Although my Spanish Duolingo ‘web learning’ before we left, gave me a good start to the language, I forgot to pack my notebook of ‘special words’, so perhaps used Google more than I expected.

The Google translate app is easy to use and if necessary it will offer a spoken translation, although I’ve hardly used that.

One surprising feature is that it can perform direct text recognition to translation. Just using the camera you hover over the text and English, in my case is superimposed. Like this…








With more complex language the translation is a little less accurate but nevertheless it is very handy.


We were by now watching the weather forecast for the northern coast and made the decision that we wouldn’t head for the Picos. What’s the point in going there only to meet cool wet weather?
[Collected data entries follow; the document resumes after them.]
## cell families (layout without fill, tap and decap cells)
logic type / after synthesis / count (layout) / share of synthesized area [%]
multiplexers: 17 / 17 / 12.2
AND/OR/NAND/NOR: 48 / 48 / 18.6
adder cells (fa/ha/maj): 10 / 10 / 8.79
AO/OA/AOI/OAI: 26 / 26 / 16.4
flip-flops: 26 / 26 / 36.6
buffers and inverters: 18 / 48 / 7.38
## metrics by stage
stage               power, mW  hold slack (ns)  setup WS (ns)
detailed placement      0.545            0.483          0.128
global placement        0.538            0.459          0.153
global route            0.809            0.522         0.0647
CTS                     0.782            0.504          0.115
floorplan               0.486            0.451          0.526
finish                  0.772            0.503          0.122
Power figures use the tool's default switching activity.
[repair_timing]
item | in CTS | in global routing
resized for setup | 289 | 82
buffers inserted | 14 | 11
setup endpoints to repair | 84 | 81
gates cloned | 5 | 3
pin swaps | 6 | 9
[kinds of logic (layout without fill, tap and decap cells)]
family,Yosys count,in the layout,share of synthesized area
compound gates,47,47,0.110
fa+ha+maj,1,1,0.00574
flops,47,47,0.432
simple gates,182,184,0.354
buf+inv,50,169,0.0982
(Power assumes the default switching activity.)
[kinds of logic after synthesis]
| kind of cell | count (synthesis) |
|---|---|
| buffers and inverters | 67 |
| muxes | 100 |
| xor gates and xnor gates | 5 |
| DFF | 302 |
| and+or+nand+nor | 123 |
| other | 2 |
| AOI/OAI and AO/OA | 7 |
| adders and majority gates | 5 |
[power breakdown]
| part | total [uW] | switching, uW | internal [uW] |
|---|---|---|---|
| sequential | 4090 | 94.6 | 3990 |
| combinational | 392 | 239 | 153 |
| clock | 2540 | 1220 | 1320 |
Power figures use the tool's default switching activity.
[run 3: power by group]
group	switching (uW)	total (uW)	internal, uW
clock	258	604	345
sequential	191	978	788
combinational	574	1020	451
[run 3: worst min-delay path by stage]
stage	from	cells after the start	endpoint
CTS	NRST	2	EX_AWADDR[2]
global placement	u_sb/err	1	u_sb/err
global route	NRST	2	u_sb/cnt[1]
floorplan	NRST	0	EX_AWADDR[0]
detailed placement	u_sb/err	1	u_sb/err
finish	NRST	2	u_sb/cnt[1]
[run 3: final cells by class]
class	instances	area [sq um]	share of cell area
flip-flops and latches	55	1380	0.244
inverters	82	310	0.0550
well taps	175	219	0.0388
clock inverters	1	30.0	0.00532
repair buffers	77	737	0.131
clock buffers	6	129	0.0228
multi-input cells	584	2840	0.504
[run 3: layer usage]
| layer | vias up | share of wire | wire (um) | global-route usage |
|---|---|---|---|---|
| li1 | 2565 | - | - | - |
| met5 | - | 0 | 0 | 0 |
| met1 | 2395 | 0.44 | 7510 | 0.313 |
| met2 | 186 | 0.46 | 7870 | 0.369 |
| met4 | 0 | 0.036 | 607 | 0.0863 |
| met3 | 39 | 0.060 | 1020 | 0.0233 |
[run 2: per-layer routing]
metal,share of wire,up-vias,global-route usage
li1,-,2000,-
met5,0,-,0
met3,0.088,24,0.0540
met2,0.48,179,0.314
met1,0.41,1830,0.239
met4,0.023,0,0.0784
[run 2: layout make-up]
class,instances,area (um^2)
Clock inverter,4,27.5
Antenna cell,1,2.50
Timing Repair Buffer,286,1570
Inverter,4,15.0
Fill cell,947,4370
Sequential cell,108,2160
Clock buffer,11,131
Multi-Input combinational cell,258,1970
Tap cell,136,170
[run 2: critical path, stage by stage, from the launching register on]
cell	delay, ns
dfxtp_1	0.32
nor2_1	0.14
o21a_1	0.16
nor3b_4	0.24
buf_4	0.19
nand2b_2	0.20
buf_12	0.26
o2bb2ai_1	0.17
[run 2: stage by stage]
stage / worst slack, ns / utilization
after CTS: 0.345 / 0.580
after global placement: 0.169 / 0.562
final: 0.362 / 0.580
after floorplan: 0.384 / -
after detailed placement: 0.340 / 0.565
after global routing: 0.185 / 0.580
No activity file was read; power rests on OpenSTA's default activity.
$ cat config.mk
export PLATFORM = sky130hd
export DESIGN_NAME = modbus_tx_framer
export DESIGN_NICKNAME = d
export VERILOG_FILES = /design/src/rtl/modbus_tx_framer.sv
export SDC_FILE = /design/constraint.sdc
export NUM_CORES = 1
export LEC_CHECK = 0
export ABC_AREA = 0
export BUFFER_PORTS_ARGS = -buffer_cell sky130_fd_sc_hd__buf_2
export CELL_PAD_IN_SITES_DETAIL_PLACEMENT = 0
export CELL_PAD_IN_SITES_GLOBAL_PLACEMENT = 2
export CORE_MARGIN = 2
export CORE_UTILIZATION = 27
export CTS_BUF_LIST = sky130_fd_sc_hd__clkbuf_4
export DETAILED_ROUTE_END_ITERATION = 8
export PLACE_DENSITY_LB_ADDON = 0.2
export SYNTH_ARGS = -nofsm -noshare
export SYNTH_HDL_FRONTEND = slang
export SYNTH_SLANG_ARGS = --single-unit
$ cat constraint.sdc
create_clock -name clk -period 2.19 [get_ports clk]
set_clock_uncertainty 0.2 [all_clocks]
set_input_delay 0.1095 -clock clk [delete_from_list [all_inputs] [get_ports clk]]
set_output_delay 0.1095 -clock clk [all_outputs]
set_load 0.005 [all_outputs]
The Pyrenees were showing a better forecast and we have only been in the Spanish side once, for a couple of days, so there was plenty to ‘go for’.

So we confirmed a change of course and headed for ‘somewhere in the Pyrenees’. First though, was another hill-top town and magnificent church and then another open road.







On the way we paid a return visit to a magnificent canyon which is just stunning from the mirador de Galiana at 1,120m.





Later we did the usual turn off the road into a neighbouring village and spied a bar with plenty of activity. Lunch!

Inside I almost had to push my way to the bar, as there were about eight locals sitting along it. I used my best Spanish to order coffees and some tapas but one of the guys decided to recommend the tortilla and we were served with a sizeable portion, plus the anchovy and quails egg ratione and an egg stuffed with tuna mayonnaise.

 


The barman asked if I was English or American. One of the locals was from Washington State “but I’m not going back”. He said he was looking after his kids until they were old enough for him find some work. That’s all his life story I gathered in a snatched conversation.

Later we stopped next to a lake and had a swim, it was Saturday and quite busy with some Spanish but also a fair number of French who were there for the duration.

We then embarked on a search for an overnight stop which was supposed to be up a narrow, extremely loose track up the side of a valley.

So we drove the narrow, extremely loose track, very slowly in low gear, until Google indicated a right fork. It was even narrower and steeper and so tiny that we assumed it wasn’t the right one. Google rerouted us but all that did, was take us further and further along the extremely narrow loose track until we found somewhere to turn around.

I walked up the other track but there was no way I was going to drive it. Instead we headed up the valley towards Formigal and found a place at the end of the tarmac above a village where we spent a pleasant night.




Comments

Nick G4FAL said…
All fabulous. Shame you are approaching the end of the jaunt.